I agree. And that is where there is ONE thing only to solve it efficiently - a profiler. Plus possibly some simple mathematical optimizations. For example I know one library where a moving average is calculated by - adding the elements in it, then dividing by number of elements. Evers time. instead of adding up, remember that for next run, then remove the element falling out and add the one going in. For a longer moving average that is significant (50 additions instead of 1 addition, 1 substraction). But a profiler will show you where the problem is straight in. The one from Visual Studio (mind you, not the lower ties) is VERY good in that and ALSO can properly deal helping debugging issues with TPM. Now we just need Visual Studio 2012 released sooonish... their profilers are a LOT better than the one from 2010.

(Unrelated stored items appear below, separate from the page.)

--- src/rtl/bus_bridge_master.sv ---
// bus_bridge_master: master side of the UART bus bridge.
//   A 21-bit UART command frame {addr, data, mode} (LSB first) starts one
//   bit-serial bus transaction. Writes send address then data; reads send
//   address, capture DATA_WIDTH returned bits and send the byte back on u_tx.
// Ports:
//   clk, rstn           clock; synchronous active-high reset (rstn=1 resets)
//   mwdata/mmode/mvalid serial address/write data, mode, bit qualifier
//   mrdata/svalid       serial read data from slave and its qualifier
//   mbreq/mbgrant       bus request / grant
//   msplit, ack         slave split and address acknowledge
//   u_rx, u_tx          UART lines, idle high
// Build option: define BB_MASTER_WRITE_ECHO_EN to echo written data on u_tx.
module bus_bridge_master #(
  parameter int ADDR_WIDTH            = 16,
  parameter int DATA_WIDTH            = 8,
  parameter int SLAVE_MEM_ADDR_WIDTH  = 12,
  parameter int BB_ADDR_WIDTH         = 12,
  parameter int UART_CLOCKS_PER_PULSE = 5208,
  parameter int ACK_TIMEOUT           = 16
) (
  input  logic clk,
  input  logic rstn,
  input  logic mrdata,
  output logic mwdata,
  output logic mmode,
  output logic mvalid,
  input  logic svalid,
  output logic mbreq,
  input  logic mbgrant,
  input  logic msplit,
  input  logic ack,
  output logic u_tx,
  input  logic u_rx
);

  localparam int FRAME_W = BB_ADDR_WIDTH + DATA_WIDTH + 1;
  localparam int UCW     = $clog2(UART_CLOCKS_PER_PULSE + 1);
  localparam int FBW     = $clog2(FRAME_W + 1);
  localparam int BMAX    = (ADDR_WIDTH > DATA_WIDTH) ? ADDR_WIDTH : DATA_WIDTH;
  localparam int BCW     = $clog2(BMAX + 1);
  localparam int TOW     = $clog2(ACK_TIMEOUT + 1);
  localparam int TXW     = DATA_WIDTH + 2;
  localparam int TBW     = $clog2(TXW + 1);

  localparam logic [UCW-1:0] BIT_LAST  = UCW'(UART_CLOCKS_PER_PULSE - 1);
  localparam logic [UCW-1:0] HALF_LAST = UCW'(UART_CLOCKS_PER_PULSE / 2 - 1);

  if (BB_ADDR_WIDTH > ADDR_WIDTH || SLAVE_MEM_ADDR_WIDTH > ADDR_WIDTH) begin : g_bad_params
    $error("bus_bridge_master: address widths exceed ADDR_WIDTH");
  end

  typedef enum logic [2:0] {RX_IDLE, RX_START, RX_DATA, RX_STOP, RX_WAIT_HIGH} rx_state_t;
  typedef enum logic [3:0] {S_IDLE, S_REQ, S_ADDR, S_WAIT_ACK, S_WDATA, S_RDATA,
                            S_TXSTART, S_TXWAIT, S_DONE} state_t;

  rx_state_t            rx_state_q, rx_state_d;
  logic [UCW-1:0]       rx_cnt_q, rx_cnt_d;
  logic [FBW-1:0]       rx_bit_q, rx_bit_d;
  logic [FRAME_W-1:0]   rx_shift_q, rx_shift_d;
  logic                 rx_valid_q, rx_valid_d;

  state_t               state_q, state_d;
  logic [ADDR_WIDTH-1:0] addr_q, addr_d;
  logic [DATA_WIDTH-1:0] data_q, data_d;
  logic                 mode_q, mode_d;
  logic [BCW-1:0]       bit_cnt_q, bit_cnt_d;
  logic [TOW-1:0]       to_cnt_q, to_cnt_d;
  logic [DATA_WIDTH-1:0] rd_q, rd_d;

  logic                 tx_busy_q, tx_busy_d;
  logic [TXW-1:0]       tx_shift_q, tx_shift_d;
  logic [UCW-1:0]       tx_cnt_q, tx_cnt_d;
  logic [TBW-1:0]       tx_bit_q, tx_bit_d;

  logic                 tx_load;
  logic [DATA_WIDTH-1:0] tx_byte;
  logic                 bus_ok;

  // UART receiver
  always_comb begin
    rx_state_d = rx_state_q;
    rx_cnt_d   = rx_cnt_q;
    rx_bit_d   = rx_bit_q;
    rx_shift_d = rx_shift_q;
    rx_valid_d = 1'b0;
    case (rx_state_q)
      RX_IDLE: begin
        if (!u_rx) begin
          rx_state_d = RX_START;
          rx_cnt_d   = '0;
        end
      end
      RX_START: begin
        if (rx_cnt_q == HALF_LAST) begin
          rx_cnt_d   = '0;
          rx_bit_d   = '0;
          // a start bit that is high again at mid-bit was a glitch
          rx_state_d = u_rx ? RX_IDLE : RX_DATA;
        end else begin
          rx_cnt_d = rx_cnt_q + 1'b1;
        end
      end
      RX_DATA: begin
        if (rx_cnt_q == BIT_LAST) begin
          rx_cnt_d   = '0;
          rx_shift_d = {u_rx, rx_shift_q[FRAME_W-1:1]};
          if (rx_bit_q == FBW'(FRAME_W - 1)) rx_state_d = RX_STOP;
          else                               rx_bit_d   = rx_bit_q + 1'b1;
        end else begin
          rx_cnt_d = rx_cnt_q + 1'b1;
        end
      end
      RX_STOP: begin
        if (rx_cnt_q == BIT_LAST) begin
          rx_valid_d = u_rx;
          rx_state_d = RX_WAIT_HIGH;
        end else begin
          rx_cnt_d = rx_cnt_q + 1'b1;
        end
      end
      // after a bad stop bit the line may still be low; never treat it as a start
      RX_WAIT_HIGH: if (u_rx) rx_state_d = RX_IDLE;
      default: rx_state_d = RX_IDLE;
    endcase
  end

  // Bus master FSM
  always_comb begin
    state_d   = state_q;
    addr_d    = addr_q;
    data_d    = data_q;
    mode_d    = mode_q;
    bit_cnt_d = bit_cnt_q;
    to_cnt_d  = to_cnt_q;
    rd_d      = rd_q;
    mwdata    = 1'b0;
    mmode     = 1'b0;
    mvalid    = 1'b0;
    mbreq     = 1'b0;
    tx_load   = 1'b0;
    tx_byte   = rd_q;
    bus_ok    = mbgrant & ~msplit;
    case (state_q)
      S_IDLE: begin
        if (rx_valid_q) begin
          addr_d    = ADDR_WIDTH'(rx_shift_q[FRAME_W-1 -: BB_ADDR_WIDTH]);
          data_d    = rx_shift_q[DATA_WIDTH:1];
          mode_d    = rx_shift_q[0];
          bit_cnt_d = '0;
          to_cnt_d  = '0;
          state_d   = S_REQ;
        end
      end
      S_REQ: begin
        mbreq = 1'b1;
        if (mbgrant) state_d = S_ADDR;
      end
      // address and data registers rotate, so they return to their
      // original value once a full field has been sent
      S_ADDR: begin
        mbreq = 1'b1;
        if (bus_ok) begin
          mvalid = 1'b1;
          mmode  = mode_q;
          mwdata = addr_q[0];
          addr_d = {addr_q[0], addr_q[ADDR_WIDTH-1:1]};
          if (bit_cnt_q == BCW'(ADDR_WIDTH - 1)) begin
            bit_cnt_d = '0;
            to_cnt_d  = '0;
            state_d   = S_WAIT_ACK;
          end else begin
            bit_cnt_d = bit_cnt_q + 1'b1;
          end
        end
      end
      S_WAIT_ACK: begin
        mbreq = 1'b1;
        if (ack)                                 state_d  = mode_q ? S_WDATA : S_RDATA;
        else if (to_cnt_q == TOW'(ACK_TIMEOUT - 1)) state_d = S_IDLE;
        else                                     to_cnt_d = to_cnt_q + 1'b1;
      end
      S_WDATA: begin
        mbreq = 1'b1;
        if (bus_ok) begin
          mvalid = 1'b1;
          mmode  = 1'b1;
          mwdata = data_q[0];
          data_d = {data_q[0], data_q[DATA_WIDTH-1:1]};
          if (bit_cnt_q == BCW'(DATA_WIDTH - 1)) begin
            bit_cnt_d = '0;
            state_d   = S_DONE;
          end else begin
            bit_cnt_d = bit_cnt_q + 1'b1;
          end
        end
      end
      S_RDATA: begin
        mbreq = 1'b1;
        if (bus_ok && svalid) begin
          rd_d = {mrdata, rd_q[DATA_WIDTH-1:1]};
          if (bit_cnt_q == BCW'(DATA_WIDTH - 1)) begin
            bit_cnt_d = '0;
            state_d   = S_TXSTART;
          end else begin
            bit_cnt_d = bit_cnt_q + 1'b1;
          end
        end
      end
      S_TXSTART: begin
        tx_load = 1'b1;
        tx_byte = rd_q;
        state_d = S_TXWAIT;
      end
      S_TXWAIT: if (!tx_busy_q) state_d = S_IDLE;
      S_DONE: begin
`ifdef BB_MASTER_WRITE_ECHO_EN
        tx_load = 1'b1;
        tx_byte = data_q;
        state_d = S_TXWAIT;
`else
        state_d = S_IDLE;
`endif
      end
      default: state_d = S_IDLE;
    endcase
  end

  // UART transmitter: {stop, payload, start} shifted out LSB first
  always_comb begin
    tx_busy_d  = tx_busy_q;
    tx_shift_d = tx_shift_q;
    tx_cnt_d   = tx_cnt_q;
    tx_bit_d   = tx_bit_q;
    if (tx_load) begin
      tx_busy_d  = 1'b1;
      tx_shift_d = {1'b1, tx_byte, 1'b0};
      tx_cnt_d   = '0;
      tx_bit_d   = '0;
    end else if (tx_busy_q) begin
      if (tx_cnt_q == BIT_LAST) begin
        tx_cnt_d   = '0;
        tx_shift_d = {1'b1, tx_shift_q[TXW-1:1]};
        if (tx_bit_q == TBW'(TXW - 1)) tx_busy_d = 1'b0;
        else                           tx_bit_d  = tx_bit_q + 1'b1;
      end else begin
        tx_cnt_d = tx_cnt_q + 1'b1;
      end
    end
  end

  assign u_tx = tx_busy_q ? tx_shift_q[0] : 1'b1;

  always_ff @(posedge clk) begin
    if (rstn) begin
      rx_state_q <= RX_IDLE;
      rx_cnt_q   <= '0;
      rx_bit_q   <= '0;
      rx_shift_q <= '0;
      rx_valid_q <= 1'b0;
      state_q    <= S_IDLE;
      addr_q     <= '0;
      data_q     <= '0;
      mode_q     <= 1'b0;
      bit_cnt_q  <= '0;
      to_cnt_q   <= '0;
      rd_q       <= '0;
      tx_busy_q  <= 1'b0;
      tx_shift_q <= '0;
      tx_cnt_q   <= '0;
      tx_bit_q   <= '0;
    end else begin
      rx_state_q <= rx_state_d;
      rx_cnt_q   <= rx_cnt_d;
      rx_bit_q   <= rx_bit_d;
      rx_shift_q <= rx_shift_d;
      rx_valid_q <= rx_valid_d;
      state_q    <= state_d;
      addr_q     <= addr_d;
      data_q     <= data_d;
      mode_q     <= mode_d;
      bit_cnt_q  <= bit_cnt_d;
      to_cnt_q   <= to_cnt_d;
      rd_q       <= rd_d;
      tx_busy_q  <= tx_busy_d;
      tx_shift_q <= tx_shift_d;
      tx_cnt_q   <= tx_cnt_d;
      tx_bit_q   <= tx_bit_d;
    end
  end

endmodule

--- config.mk ---
export PLATFORM = sky130hd
export DESIGN_NAME = bus_bridge_master
export DESIGN_NICKNAME = d
export VERILOG_FILES = /design/src/rtl/bus_bridge_master.sv
export SDC_FILE = /design/constraint.sdc
export NUM_CORES = 1
export LEC_CHECK = 0
export ABC_CLOCK_PERIOD_IN_PS = 3000
export CORE_UTILIZATION = 55
export CTS_CLUSTER_SIZE = 12
export DETAILED_ROUTE_END_ITERATION = 8
export GPL_TIMING_DRIVEN = 0
export PLACE_DENSITY = 0.72
export SETUP_SLACK_MARGIN = 0.2
export SYNTH_ARGS = -nofsm -noshare
export SYNTH_HDL_FRONTEND = slang
export SYNTH_SLANG_ARGS = --single-unit
--- constraint.sdc ---
create_clock -name clk -period 3 [get_ports clk]
set_input_delay 0.6 -clock clk [delete_from_list [all_inputs] [get_ports clk]]
set_output_delay 0.6 -clock clk [all_outputs]
set_load 0.01 [all_outputs]
### Word level (Yosys, flattened, before mapping)

Index checks and enable logic that the tools add are counted.

* add/sub/neg operators: 6
* multipliers: 0
* div/mod/pow operators: 0
* magnitude comparators: 0
* eq/ne operators: 39
* shift-type cells: 0
* multiplexer cells: 66
* bitwise gates (word level): 5
* reductions and logical operators: 29

Operators by type and width (count)
* $mux 13: 5
* $mux 5: 13
* $pmux 13 s4: 1
* $mux 4: 11
* $ne 2x2->1 const B: 19
* $mux 16: 2
* $pmux 16 s2: 1
* $pmux 4 s8: 1
* $mux 10: 3
* $add 13x1->13 const B: 2
* $eq 13x13->1 const B: 2
* $pmux 5 s4: 1
* $mux 3: 6
* $eq 4x3->1 const B: 4
* $mux 8: 2
* $pmux 8 s2: 1
* $add 5x1->5 const B: 3
* $pmux 3 s5: 1
* $pmux 5 s3: 1
* $eq 13x12->1 const B: 1
* $mux 1: 13
* $reduce_and 3->1: 4
* $reduce_and 6->1: 2
* $eq 5x4->1 const B: 2
* 28 further kinds: 44

* bits in registers: 118
* latch bits: 0
* memory bits (writable): 0
* ROM bits: 0
* bits of input ports: 8
* output and inout port bits: 5
* word-level logic and storage cells: 162
* memories: 0

### Longest topological paths before layout

* depth after elaboration: 5
* gate-level depth with buffers: 8
* mapped depth without buffers: 8

### Least setup slack after synthesis

No wires, ideal clock.

* path type: register -> output
* start point: register state_q[3]
* end point: output port mmode
* data arrival time: 1.619 ns
* data required time: 2.400 ns
* path slack: 0.781 ns
* stages on the path, launching flop included: 8
* buffers on the path: 3
* cells stage by stage: dfxtp_1 > buf_1 > nor2_1 > and2_1 > buf_2 > buf_1 > nand2_1 > a21oi_1

* longest elaborated chain between the ends: 2
* elaborated cells between the ends (all ways): 3
* those cells by class: 2 x eq/ne; 1 x mux

RTL lines
* from (decl): line 62 `state_t state_q, state_d;`
* from (signal assigned): line 277 `state_q <= state_d;`
* $eq 4x3->1 or $eq 4x2->1 (tied branches): line 143 `case (state_q)`
* $pmux 1 s2 (*): line 143
* to (decl): line 25 `output logic mmode,`

Every way passes the cells marked *; elsewhere a longest branch is shown, timed or not.

### Worst setup path after layout

* start point: register state_q[2]
* end point: output port mmode

The elaborated chain is that of the path after synthesis.

==> impl_metrics.env <==
export IMPL_hold_viol_final=0
export IMPL_final_nets=733
export IMPL_end_kind="primary output"
export IMPL_seq_area_frac_synth_pct=42.9
export IMPL_vias_per_cell=5.62
export IMPL_synth_xor_area_share_pct=4.45
export IMPL_drt_first_iter_violations=183
export IMPL_power_leakage_nw=2.21
export IMPL_internal_power_mw=2.88
export IMPL_cap_viol_max_count=0
export IMPL_h_tree_depth=4
export IMPL_synth_mux_area_share_pct=2.36
export IMPL_yosysWarnings=0
export IMPL_layout_common_cells="124 x nand2_1, 118 x dfxtp_1, 97 x nor2_1"
export IMPL_yosys_area_share_simple_pct=29.3
export IMPL_fin_util_pct=66.8
export IMPL_slew_headroom_pct=48.2
export IMPL_dieWidth_um=102
export IMPL_final_area_um2=6500
export IMPL_slew_violations=0
export IMPL_cts_tree="done"
export IMPL_core_area_um2=9730
export IMPL_layout_min_cycle_time_ns=2.79
export IMPL_die_h_um=102
export IMPL_routed_wl_mm=12.4
export IMPL_final_period_utilization_pct=92.9
export IMPL_setup_viol_count_final=0
export IMPL_clkLatencyLatePin_ns=0.51
export IMPL_avgRoutedWirePerCell_um=14.4
export IMPL_sw_frac_of_total_pct=22.3
export IMPL_num_fill_cells=815
export IMPL_synth_ff_type="dfxtp_1"
export IMPL_rsz0062_at_grt="true"
export IMPL_synth_area_um2=5510
export IMPL_grt_max_degree=17
export IMPL_gp_congestion=0.887
export IMPL_worst_setup_path_start_kind="flip-flop"
export IMPL_mostFrequentLayoutCell="nand2_1"
export IMPL_grt_usage_pct=25.7
export IMPL_die_area_um2=10400
export IMPL_io_pins=13
export IMPL_powerDensity_nw_per_um2=570
export IMPL_finalSetupTns_ns=0
export IMPL_p_total_mw=3.70
export IMPL_io_buffers=12
export IMPL_area_growth_pct=18.0
export IMPL_rows=36
export IMPL_ant_nets=0
export IMPL_synth_fa_ha_area_share_pct=2.50
export IMPL_grt_pass1_wl_mm=21.1
export IMPL_peakVddDrop_uv=371
export IMPL_power_frac_seq_pct=42.5
export IMPL_firstDrtPassIters=5
export IMPL_drc=0
export IMPL_dp_cells=826
export IMPL_cts_buffer_depth=2
export IMPL_hold_class="reg2reg"
export IMPL_critPathArrivalTime_ns=2.19
export IMPL_place_area_um2=5790
export IMPL_overflow=0
export IMPL_skew_ns=0.00651
export IMPL_worst_pin_slew_ns=0.770
export IMPL_fmax_mhz=359
export IMPL_path_class="reg2out"
export IMPL_synth_ff_latch_count=118
export IMPL_synth_cells=681
export IMPL_status="finished clean"
export IMPL_async_flop_share_pct=0
export IMPL_num_antenna_cells=0
export IMPL_drive_gt1_share_pct=10.6
export IMPL_via_count=4832
export IMPL_grt_pass1_vias=4644
export IMPL_p_comb_share_pct=2.1
export IMPL_cts_sinks=118
export IMPL_power_switching_mw=0.827
export IMPL_start_util_pct=56.6
export IMPL_required_ns=2.40
export IMPL_synth_area_per_cell_um2=8.09
export IMPL_clkPwrFrac_pct=55.4
export IMPL_final_cells=860
export IMPL_cp_max_fo=10
export IMPL_synth_top_family_by_area="simple AND/OR/NAND/NOR gates"
export IMPL_dp_hpwl_mm=8.63
export IMPL_cts_buffers=17
export IMPL_antenna_found_initial=0
export IMPL_yosys_cell_types_count=58
export IMPL_synth_compound_area_share_pct=14.3
export IMPL_root_buffer="clkbuf_8"
export IMPL_synth_edf_count=0
export IMPL_clkSlewWorstSetupHoldPaths_ns=0.06
export IMPL_syn_nets=700
[flip-flops by register name, indices dropped and copies added (netlist names), 5 cells and up]
signal      flops
rx_shift_q     21
tx_shift_q     10
tx_cnt_q       13
addr_q         16
rx_bit_q        5
rx_cnt_q       13
to_cnt_q        5
rd_q            8
data_q          8
bit_cnt_q       5
[logic make-up after synthesis]
| logic type | after synthesis |
|---|---|
| AO/OA/AOI/OAI | 118 |
| XOR/XNOR | 28 |
| AND/OR/NAND/NOR | 337 |
| flip-flops | 118 |
| multiplexers | 13 |
| buffers and inverters | 56 |
| adder cells (fa/ha/maj) | 11 |
[worst paths after layout]
path | start | endpoint | slack (ns) | cells past startpoint
worst max-delay path | state_q[2] | mmode | 0.21 | 8
worst min-delay path | tx_shift_q[0] | tx_shift_q[0] | 0.45 | 2
worst max register to register | rx_cnt_q[0] | rx_shift_q[14] | 0.66 | 7
worst min register to register | tx_shift_q[0] | tx_shift_q[0] | 0.45 | 2
[critical path, stage by stage, from the launching register on]
cell and delay (ns):
dfxtp_1 0.36, buf_4 0.20, nor2b_4 0.16, and2_1 0.14, buf_4 0.17, buf_6 0.16, nand2_1 0.07, a21oi_2 0.17
clkdlybuf4s15_2 0.25
[routing by layer]
metal	wire, um	up-vias	global-route usage (%)
met2	5990	75	43.6
met5	0	-	0
met4	240	0	10.9
li1	-	2446	-
met3	391	23	5.68
met1	5790	2288	31.6
[power by group through the flow]
stage / clock [mW] / combinational [mW] / sequential, mW
final: 2.05 / 0.0770 / 1.57
after global routing: 2.16 / 0.0855 / 1.57
after CTS: 2.08 / 0.0766 / 1.57
after detailed placement: 0 / 0.0759 / 1.61
after global placement: 0 / 0.0745 / 1.61
after floorplan: 0 / 0.0449 / 1.61
[area by class of cell]
class / instances / area [um2] / area share, %
Clock inverter: 15 / 193 / 2.96
Sequential cell: 118 / 2360 / 36.3
Clock buffer: 17 / 414 / 6.37
Multi-Input combinational cell: 507 / 2950 / 45.4
Tap cell: 133 / 166 / 2.56
Inverter: 16 / 60.1 / 0.924
Timing Repair Buffer: 14 / 139 / 2.14
Buffer: 40 / 214 / 3.29
[stage by stage]
| stage | hold slack (ns) | setup WS (ns) |
|---|---|---|
| global route | 0.466 | 0.130 |
| finish | 0.445 | 0.212 |
| detailed placement | 0.438 | -0.129 |
| CTS | 0.446 | 0.202 |
| global placement | 0.438 | -0.0899 |
| floorplan | 0.427 | 0.781 |
[repair_timing]
action	4_1_cts	5_1_grt
setup endpoints to repair	3	4
pin swaps	0	1
gates resized for setup	33	3
hold buffers	0	0
setup buffers	0	2
[cells in the mapped netlist (all sizes together), types with 2 or more instances]
cell / instances / share of area (%)
a21boi: 2 / 0.27
nand4b: 3 / 0.48
and3: 3 / 0.34
ha: 11 / 2.5
xnor2: 18 / 2.9
nand4bb: 2 / 0.41
o21ai: 17 / 1.5
mux2i: 13 / 2.4
nand4: 10 / 1.1
or3b: 4 / 0.64
a211oi: 3 / 0.41
nor4bb: 3 / 0.55
and2: 5 / 0.57
nand3: 22 / 2.0
o22a: 2 / 0.32
a211o: 3 / 0.48
nor2b: 9 / 1.0
dfxtp: 118 / 43
xor2: 10 / 1.6
or2: 3 / 0.34
or3: 5 / 0.57
nand2: 124 / 8.5
nor3b: 4 / 0.55
inv: 16 / 1.1
a2111oi: 2 / 0.45
a311oi: 29 / 4.6
a21oi: 47 / 4.3
buf: 16 / 1.5
nor3: 13 / 1.3
nor2: 98 / 6.7
nand3b: 4 / 0.55
or4b: 2 / 0.36
clkbuf: 24 / 1.6
a21o: 4 / 0.55
nand2b: 10 / 1.1
nor4: 9 / 1.5
Note: power is estimated with default switching activity, not from simulation.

I run VS11 beta and the profiler is awesome especially the one profiling concurrent operations. I love it. P.S.: By the way, if the compiler and profiler did their job, then the entire operation of floats is pipelined. So if you have a loop, for example, the entire loop will only take x cycles longer to run on the FPU rather than each loop iteration. The difference then between running on ints vs floats becomes negligible. (Even running a decent loop of 1000 elements) on floats vs ints and assuming about 5 cycle overhead on each iteration will only cost you an extra 10 or so microseconds, depending on how your CPU is clocked. This 5 cycle overhead on the whole loop will be so small that you would not even be able to measure it on Windows machines.